**WORK ITEM**.
If a line below contains the string "localparam", return that line.

——

[config.mk]
export PLATFORM = sky130hd
export DESIGN_NAME = slc_switch_lock_flat
export DESIGN_NICKNAME = d
export VERILOG_FILES = /design/src/logic/slc_pkg.sv /design/src/logic/slc_link_if.sv /design/src/logic/slc_switch_lock.sv /design/src/flat_wrapper.sv
export SDC_FILE = /design/constraint.sdc
export NUM_CORES = 1
export LEC_CHECK = 0
export BUFFER_PORTS_ARGS = -buffer_cell sky130_fd_sc_hd__buf_2
export CAP_MARGIN = 20
export CORE_MARGIN = 2
export CORE_UTILIZATION = 47
export CTS_CLUSTER_DIAMETER = 100
export DETAILED_ROUTE_END_ITERATION = 6
export HOLD_SLACK_MARGIN = 0.08
export MAX_ROUTING_LAYER = met4
export PLACE_DENSITY = 0.74
export SETUP_SLACK_MARGIN = 0.2
export SKIP_CTS_REPAIR_TIMING = 1
export SYNTH_ARGS = -nofsm -noshare
export SYNTH_HDL_FRONTEND = slang
export SYNTH_SLANG_ARGS = --single-unit
[constraint.sdc]
create_clock -name clk_sys -period 1.8 [get_ports clk_sys]
set_input_delay 0.54 -clock clk_sys [delete_from_list [all_inputs] [get_ports clk_sys]]
set_output_delay 0.54 -clock clk_sys [all_outputs]
set_load 0.05 [all_outputs]
[src/logic/slc_pkg.sv]
// Functional notes
// - Only one locked sequence at a time.
// - MRdLk forwarded, target downstream port locked.
// - MRdLk waits for posted requests to port.
// - Downstream lock alone blocks no other port.
// - CplDLk locks upstream port, whole switch.
// - CplDLk waits for posted requests upstream.
// - Failed lock released by following Unlock.
// - Root ends every sequence with Unlock.
// - SMBus register access stays served while locked.
// - Root avoids switch configuration access while locked.
// - Locked traffic limited to MWr, MRdLk, Unlock.
// - Repeat MRdLk and completions keep lock state.
// - MWr to locked device keeps lock state.
// - Locked ports may still insert own messages.
// - Unlock unlocks, forwards Unlock, unblocks traffic.
// - Posted requests complete before leaving lock.
// - Blocked TLPs held until unlock.
// - Root sends nothing to unlocked ports while locked.
// - Lock mode flag shows switch lock.
package slc_pkg;

   // ----------------------------------------------------------------
   // Widths and reset values
   // ----------------------------------------------------------------
   localparam int          NUM_DN        = 2;
   localparam int          PORT_W        = 2;
   localparam logic [1:0]  LOCK_PORT_RST = 2'h0;

   // ----------------------------------------------------------------
   // Request and completion kinds
   // ----------------------------------------------------------------
   typedef enum logic [2:0] {
      SLC_MWR    = 3'h0,
      SLC_MRD    = 3'h1,
      SLC_CFG    = 3'h2,
      SLC_MRDLK  = 3'h3,
      SLC_UNLOCK = 3'h4,
      SLC_MSG    = 3'h5
   } slc_req_t;

   typedef enum logic [1:0] {
      SLC_CPL    = 2'h0,
      SLC_CPLD   = 2'h1,
      SLC_CPLLK  = 2'h2,
      SLC_CPLDLK = 2'h3
   } slc_cpl_t;

   // ----------------------------------------------------------------
   // Lock states
   // ----------------------------------------------------------------
   typedef enum logic [3:0] {
      SLC_ST_IDLE   = 4'h1,
      SLC_ST_DNLOCK = 4'h2,
      SLC_ST_SWLOCK = 4'h4,
      SLC_ST_FAIL   = 4'h8
   } slc_st_t;

endpackage

[src/logic/slc_link_if.sv]
`timescale 1ns/1ps
interface slc_link_if;
   logic                        dn_valid;
   logic                        dn_ready;
   slc_pkg::slc_req_t           dn_type;
   logic [slc_pkg::PORT_W-1:0]  dn_port;
   logic                        up_valid;
   logic                        up_ready;
   slc_pkg::slc_cpl_t           up_type;
   logic [slc_pkg::PORT_W-1:0]  up_port;

   modport sw (
      input  dn_valid,
      input  dn_type,
      input  dn_port,
      output dn_ready,
      output up_valid,
      output up_type,
      output up_port,
      input  up_ready
   );

   modport rt (
      output dn_valid,
      output dn_type,
      output dn_port,
      input  dn_ready,
      input  up_valid,
      input  up_type,
      input  up_port,
      output up_ready
   );
endinterface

——

**TASK OUTPUT**.
   localparam int          NUM_DN        = 2;
   localparam int          PORT_W        = 2;
   localparam logic [1:0]  LOCK_PORT_RST = 2'h0;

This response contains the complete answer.